Oslo is city marked with an environmentally responsible mindset. Nearly half the city and most of its schools are heated by burning garbage and waste. The city uses both domestic household trash and industrial waste from local businesses to create energy. What makes Oslo interesting is that it also imports garbage from countries nearby including England, Ireland, and Sweden. Other cities are also following Oslo’s waste to energy model and a European waste market seems to have been created by this innovative practice, giving commodity-like value to garbage, surprisingly enough. However, Oslo has run into a slight problem. It has run out of waste to burn. This might not actually be a bad problem. After all, when was the last time you heard someone complain that they do not have enough garbage?
The diminishing waste problem is not unique to Oslo as many cities in Northern Europe have also adopted the waste to energy practice. While completely eliminating waste is essentially a good thing for the environment, households and businesses rely on having enough garbage to generate heat and electricity. How can these cities obtain the waste needed to produce electricity? Oslo has already begun to address this issue and is using international business tactics to solve the problem, which may come as surprise to many.

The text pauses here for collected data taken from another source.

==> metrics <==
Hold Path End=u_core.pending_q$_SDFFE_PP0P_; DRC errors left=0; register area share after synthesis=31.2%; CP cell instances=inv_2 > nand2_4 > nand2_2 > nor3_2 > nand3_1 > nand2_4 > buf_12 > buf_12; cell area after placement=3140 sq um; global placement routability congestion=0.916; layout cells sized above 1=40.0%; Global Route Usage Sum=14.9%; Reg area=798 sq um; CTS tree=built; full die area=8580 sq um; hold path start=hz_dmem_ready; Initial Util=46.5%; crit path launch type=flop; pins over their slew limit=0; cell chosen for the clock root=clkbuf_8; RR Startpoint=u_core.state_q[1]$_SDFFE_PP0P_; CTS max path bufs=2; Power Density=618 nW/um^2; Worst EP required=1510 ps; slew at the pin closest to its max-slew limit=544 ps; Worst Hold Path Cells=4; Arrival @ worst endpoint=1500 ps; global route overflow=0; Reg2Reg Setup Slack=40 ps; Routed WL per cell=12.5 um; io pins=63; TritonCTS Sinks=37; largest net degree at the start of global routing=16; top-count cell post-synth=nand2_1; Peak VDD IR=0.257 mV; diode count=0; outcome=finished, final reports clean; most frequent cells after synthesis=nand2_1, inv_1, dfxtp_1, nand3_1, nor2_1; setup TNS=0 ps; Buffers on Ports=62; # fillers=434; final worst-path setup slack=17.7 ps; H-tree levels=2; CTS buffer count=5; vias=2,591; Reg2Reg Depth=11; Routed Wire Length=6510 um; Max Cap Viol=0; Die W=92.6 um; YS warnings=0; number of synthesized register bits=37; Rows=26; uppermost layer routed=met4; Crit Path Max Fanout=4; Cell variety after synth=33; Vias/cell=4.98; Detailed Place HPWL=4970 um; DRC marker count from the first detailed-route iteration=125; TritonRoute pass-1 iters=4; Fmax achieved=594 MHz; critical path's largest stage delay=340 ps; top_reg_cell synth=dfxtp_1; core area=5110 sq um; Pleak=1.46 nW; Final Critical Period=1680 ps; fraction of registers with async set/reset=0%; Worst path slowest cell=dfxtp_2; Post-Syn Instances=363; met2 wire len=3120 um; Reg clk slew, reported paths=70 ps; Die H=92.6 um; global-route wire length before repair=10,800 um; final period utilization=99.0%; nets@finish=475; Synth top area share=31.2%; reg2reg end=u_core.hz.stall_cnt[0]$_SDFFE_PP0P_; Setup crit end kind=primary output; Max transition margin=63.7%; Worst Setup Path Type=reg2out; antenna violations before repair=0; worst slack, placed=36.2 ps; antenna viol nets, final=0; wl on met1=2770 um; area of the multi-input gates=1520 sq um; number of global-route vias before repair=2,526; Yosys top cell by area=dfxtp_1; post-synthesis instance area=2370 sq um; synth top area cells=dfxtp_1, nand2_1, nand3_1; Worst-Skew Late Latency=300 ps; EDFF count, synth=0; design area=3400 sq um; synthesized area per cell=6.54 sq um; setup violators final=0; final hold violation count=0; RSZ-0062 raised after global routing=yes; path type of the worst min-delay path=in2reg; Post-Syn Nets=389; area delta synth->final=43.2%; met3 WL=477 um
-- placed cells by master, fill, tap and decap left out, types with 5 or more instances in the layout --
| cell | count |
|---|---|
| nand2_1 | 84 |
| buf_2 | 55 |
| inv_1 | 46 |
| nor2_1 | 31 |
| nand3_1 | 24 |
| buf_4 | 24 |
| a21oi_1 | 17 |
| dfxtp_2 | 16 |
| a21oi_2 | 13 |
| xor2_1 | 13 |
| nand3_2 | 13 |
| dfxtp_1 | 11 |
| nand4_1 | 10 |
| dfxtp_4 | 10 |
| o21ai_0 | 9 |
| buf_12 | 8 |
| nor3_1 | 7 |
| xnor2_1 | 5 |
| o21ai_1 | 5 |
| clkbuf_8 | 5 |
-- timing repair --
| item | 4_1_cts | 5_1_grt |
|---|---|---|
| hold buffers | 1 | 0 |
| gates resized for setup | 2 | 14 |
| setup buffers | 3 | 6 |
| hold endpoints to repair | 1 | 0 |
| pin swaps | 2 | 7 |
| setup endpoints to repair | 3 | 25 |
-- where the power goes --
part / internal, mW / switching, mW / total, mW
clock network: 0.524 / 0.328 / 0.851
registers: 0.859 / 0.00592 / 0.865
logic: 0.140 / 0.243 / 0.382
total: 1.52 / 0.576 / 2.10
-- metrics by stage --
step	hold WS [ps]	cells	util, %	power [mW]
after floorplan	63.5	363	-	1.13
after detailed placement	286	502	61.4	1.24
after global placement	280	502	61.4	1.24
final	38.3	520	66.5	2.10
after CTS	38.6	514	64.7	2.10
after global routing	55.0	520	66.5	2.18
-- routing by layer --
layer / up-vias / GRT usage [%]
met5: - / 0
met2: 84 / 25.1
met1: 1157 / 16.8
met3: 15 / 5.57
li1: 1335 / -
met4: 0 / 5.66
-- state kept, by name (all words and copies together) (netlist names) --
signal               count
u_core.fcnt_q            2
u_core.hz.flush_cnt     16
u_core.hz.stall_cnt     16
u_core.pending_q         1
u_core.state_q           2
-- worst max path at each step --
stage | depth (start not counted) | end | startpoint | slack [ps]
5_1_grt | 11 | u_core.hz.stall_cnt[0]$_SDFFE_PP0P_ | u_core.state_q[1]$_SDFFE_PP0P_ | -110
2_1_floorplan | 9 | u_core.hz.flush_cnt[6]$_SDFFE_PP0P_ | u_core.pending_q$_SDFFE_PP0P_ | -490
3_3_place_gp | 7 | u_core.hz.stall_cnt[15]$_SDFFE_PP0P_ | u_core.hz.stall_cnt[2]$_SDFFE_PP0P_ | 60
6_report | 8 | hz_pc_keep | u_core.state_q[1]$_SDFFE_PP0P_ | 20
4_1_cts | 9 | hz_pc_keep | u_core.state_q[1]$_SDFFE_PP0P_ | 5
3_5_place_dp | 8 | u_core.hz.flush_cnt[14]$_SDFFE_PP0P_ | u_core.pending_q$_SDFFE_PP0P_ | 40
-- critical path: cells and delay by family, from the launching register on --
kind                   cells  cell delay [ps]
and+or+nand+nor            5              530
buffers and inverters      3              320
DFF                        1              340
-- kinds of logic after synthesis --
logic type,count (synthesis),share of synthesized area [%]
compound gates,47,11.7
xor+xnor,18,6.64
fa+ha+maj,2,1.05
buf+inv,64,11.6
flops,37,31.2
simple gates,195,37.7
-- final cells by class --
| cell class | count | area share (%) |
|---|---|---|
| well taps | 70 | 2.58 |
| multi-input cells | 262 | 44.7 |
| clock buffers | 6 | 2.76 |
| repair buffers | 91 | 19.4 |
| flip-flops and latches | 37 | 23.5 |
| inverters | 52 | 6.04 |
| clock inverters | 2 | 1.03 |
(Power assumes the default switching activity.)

Since Oslo’s neighboring countries are also beginning to use waste to produce energy, Oslo has looked further abroad for “valuable” garbage. By engaging in trade with American and Italian companies, Oslo has been able to fill some of the void created by lower supply of waste in Northern Europe. This has allowed Oslo to continue to generate energy from waste and has also saved costs for international companies in disposing their industrial waste. While on a small-scale, the story above describes the advantages of international business practices and trade. The moral of the story may very well be, “In today’s business climate, thinking outside the box can be just as easily done by simply looking outside the border.”